▶ [BRIEF]:
Beginning with the first line, transcribe the entries below exactly through the line containing "[detailed_routing]", inclusive.

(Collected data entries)
···

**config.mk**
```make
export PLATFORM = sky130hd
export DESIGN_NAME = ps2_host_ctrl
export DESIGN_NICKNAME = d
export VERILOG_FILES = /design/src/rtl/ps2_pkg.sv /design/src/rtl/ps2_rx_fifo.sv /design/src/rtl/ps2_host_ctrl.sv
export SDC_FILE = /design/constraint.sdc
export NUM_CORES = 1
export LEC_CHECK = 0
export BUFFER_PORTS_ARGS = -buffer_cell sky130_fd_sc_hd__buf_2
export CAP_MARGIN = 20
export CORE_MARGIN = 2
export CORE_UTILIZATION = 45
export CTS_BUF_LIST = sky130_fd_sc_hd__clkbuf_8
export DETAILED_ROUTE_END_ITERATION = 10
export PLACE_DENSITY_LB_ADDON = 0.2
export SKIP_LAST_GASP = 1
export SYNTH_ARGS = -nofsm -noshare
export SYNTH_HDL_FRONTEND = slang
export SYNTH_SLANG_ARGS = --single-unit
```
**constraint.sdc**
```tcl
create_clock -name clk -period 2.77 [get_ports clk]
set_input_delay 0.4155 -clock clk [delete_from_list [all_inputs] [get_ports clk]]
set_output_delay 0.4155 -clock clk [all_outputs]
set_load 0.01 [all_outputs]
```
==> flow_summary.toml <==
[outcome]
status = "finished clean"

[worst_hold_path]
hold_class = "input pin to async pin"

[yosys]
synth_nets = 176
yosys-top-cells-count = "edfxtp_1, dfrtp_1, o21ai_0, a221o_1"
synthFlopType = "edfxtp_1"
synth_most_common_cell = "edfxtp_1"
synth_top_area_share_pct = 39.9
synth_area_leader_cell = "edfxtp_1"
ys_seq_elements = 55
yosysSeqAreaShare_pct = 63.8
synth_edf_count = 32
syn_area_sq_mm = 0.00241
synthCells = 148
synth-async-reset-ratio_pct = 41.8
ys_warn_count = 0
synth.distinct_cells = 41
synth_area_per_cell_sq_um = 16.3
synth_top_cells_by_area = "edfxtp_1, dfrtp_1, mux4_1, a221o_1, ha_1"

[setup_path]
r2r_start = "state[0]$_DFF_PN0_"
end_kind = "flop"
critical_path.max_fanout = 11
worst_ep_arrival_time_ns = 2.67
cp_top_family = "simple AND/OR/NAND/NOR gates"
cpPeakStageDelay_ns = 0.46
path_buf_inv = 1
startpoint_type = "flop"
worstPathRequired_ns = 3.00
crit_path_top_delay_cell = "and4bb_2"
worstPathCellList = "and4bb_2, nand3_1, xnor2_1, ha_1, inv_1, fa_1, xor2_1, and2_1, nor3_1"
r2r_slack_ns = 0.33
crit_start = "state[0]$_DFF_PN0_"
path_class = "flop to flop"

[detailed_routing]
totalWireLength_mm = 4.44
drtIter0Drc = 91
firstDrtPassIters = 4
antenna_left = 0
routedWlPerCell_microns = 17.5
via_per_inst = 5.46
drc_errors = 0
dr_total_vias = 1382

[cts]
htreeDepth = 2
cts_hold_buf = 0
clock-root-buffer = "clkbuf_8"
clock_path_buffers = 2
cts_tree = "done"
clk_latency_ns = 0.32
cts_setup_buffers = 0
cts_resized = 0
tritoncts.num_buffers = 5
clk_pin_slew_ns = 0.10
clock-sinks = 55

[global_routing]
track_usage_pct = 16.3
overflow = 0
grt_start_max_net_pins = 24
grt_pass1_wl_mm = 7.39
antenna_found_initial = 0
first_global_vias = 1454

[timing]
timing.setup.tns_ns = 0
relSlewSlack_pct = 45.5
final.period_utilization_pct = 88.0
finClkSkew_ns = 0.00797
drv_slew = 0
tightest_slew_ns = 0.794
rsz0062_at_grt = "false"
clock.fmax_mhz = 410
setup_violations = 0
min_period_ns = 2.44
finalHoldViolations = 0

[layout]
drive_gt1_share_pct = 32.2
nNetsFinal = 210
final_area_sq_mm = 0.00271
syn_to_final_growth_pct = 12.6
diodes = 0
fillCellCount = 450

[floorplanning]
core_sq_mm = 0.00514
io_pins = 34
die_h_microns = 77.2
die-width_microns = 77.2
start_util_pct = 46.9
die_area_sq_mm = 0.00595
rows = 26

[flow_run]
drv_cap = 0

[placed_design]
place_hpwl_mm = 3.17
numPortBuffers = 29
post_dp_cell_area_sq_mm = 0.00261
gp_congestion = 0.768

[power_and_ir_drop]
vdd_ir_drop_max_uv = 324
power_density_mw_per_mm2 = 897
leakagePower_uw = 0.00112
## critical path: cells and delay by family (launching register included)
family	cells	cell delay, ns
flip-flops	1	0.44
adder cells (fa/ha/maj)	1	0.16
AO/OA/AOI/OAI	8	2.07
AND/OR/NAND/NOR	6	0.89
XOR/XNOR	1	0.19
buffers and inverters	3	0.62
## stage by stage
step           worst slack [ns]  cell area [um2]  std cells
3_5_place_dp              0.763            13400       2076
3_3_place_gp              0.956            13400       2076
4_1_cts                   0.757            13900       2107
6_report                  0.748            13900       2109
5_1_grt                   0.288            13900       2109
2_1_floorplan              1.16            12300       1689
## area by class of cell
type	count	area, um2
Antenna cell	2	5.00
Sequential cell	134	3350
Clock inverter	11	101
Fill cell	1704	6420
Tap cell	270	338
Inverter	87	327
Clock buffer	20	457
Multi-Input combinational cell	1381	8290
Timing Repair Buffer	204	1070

···

▶ [ANSWER TO THE PROBLEM]:
**config.mk**
```make
export PLATFORM = sky130hd
export DESIGN_NAME = ps2_host_ctrl
export DESIGN_NICKNAME = d
export VERILOG_FILES = /design/src/rtl/ps2_pkg.sv /design/src/rtl/ps2_rx_fifo.sv /design/src/rtl/ps2_host_ctrl.sv
export SDC_FILE = /design/constraint.sdc
export NUM_CORES = 1
export LEC_CHECK = 0
export BUFFER_PORTS_ARGS = -buffer_cell sky130_fd_sc_hd__buf_2
export CAP_MARGIN = 20
export CORE_MARGIN = 2
export CORE_UTILIZATION = 45
export CTS_BUF_LIST = sky130_fd_sc_hd__clkbuf_8
export DETAILED_ROUTE_END_ITERATION = 10
export PLACE_DENSITY_LB_ADDON = 0.2
export SKIP_LAST_GASP = 1
export SYNTH_ARGS = -nofsm -noshare
export SYNTH_HDL_FRONTEND = slang
export SYNTH_SLANG_ARGS = --single-unit
```
**constraint.sdc**
```tcl
create_clock -name clk -period 2.77 [get_ports clk]
set_input_delay 0.4155 -clock clk [delete_from_list [all_inputs] [get_ports clk]]
set_output_delay 0.4155 -clock clk [all_outputs]
set_load 0.01 [all_outputs]
```
==> flow_summary.toml <==
[outcome]
status = "finished clean"

[worst_hold_path]
hold_class = "input pin to async pin"

[yosys]
synth_nets = 176
yosys-top-cells-count = "edfxtp_1, dfrtp_1, o21ai_0, a221o_1"
synthFlopType = "edfxtp_1"
synth_most_common_cell = "edfxtp_1"
synth_top_area_share_pct = 39.9
synth_area_leader_cell = "edfxtp_1"
ys_seq_elements = 55
yosysSeqAreaShare_pct = 63.8
synth_edf_count = 32
syn_area_sq_mm = 0.00241
synthCells = 148
synth-async-reset-ratio_pct = 41.8
ys_warn_count = 0
synth.distinct_cells = 41
synth_area_per_cell_sq_um = 16.3
synth_top_cells_by_area = "edfxtp_1, dfrtp_1, mux4_1, a221o_1, ha_1"

[setup_path]
r2r_start = "state[0]$_DFF_PN0_"
end_kind = "flop"
critical_path.max_fanout = 11
worst_ep_arrival_time_ns = 2.67
cp_top_family = "simple AND/OR/NAND/NOR gates"
cpPeakStageDelay_ns = 0.46
path_buf_inv = 1
startpoint_type = "flop"
worstPathRequired_ns = 3.00
crit_path_top_delay_cell = "and4bb_2"
worstPathCellList = "and4bb_2, nand3_1, xnor2_1, ha_1, inv_1, fa_1, xor2_1, and2_1, nor3_1"
r2r_slack_ns = 0.33
crit_start = "state[0]$_DFF_PN0_"
path_class = "flop to flop"

[detailed_routing]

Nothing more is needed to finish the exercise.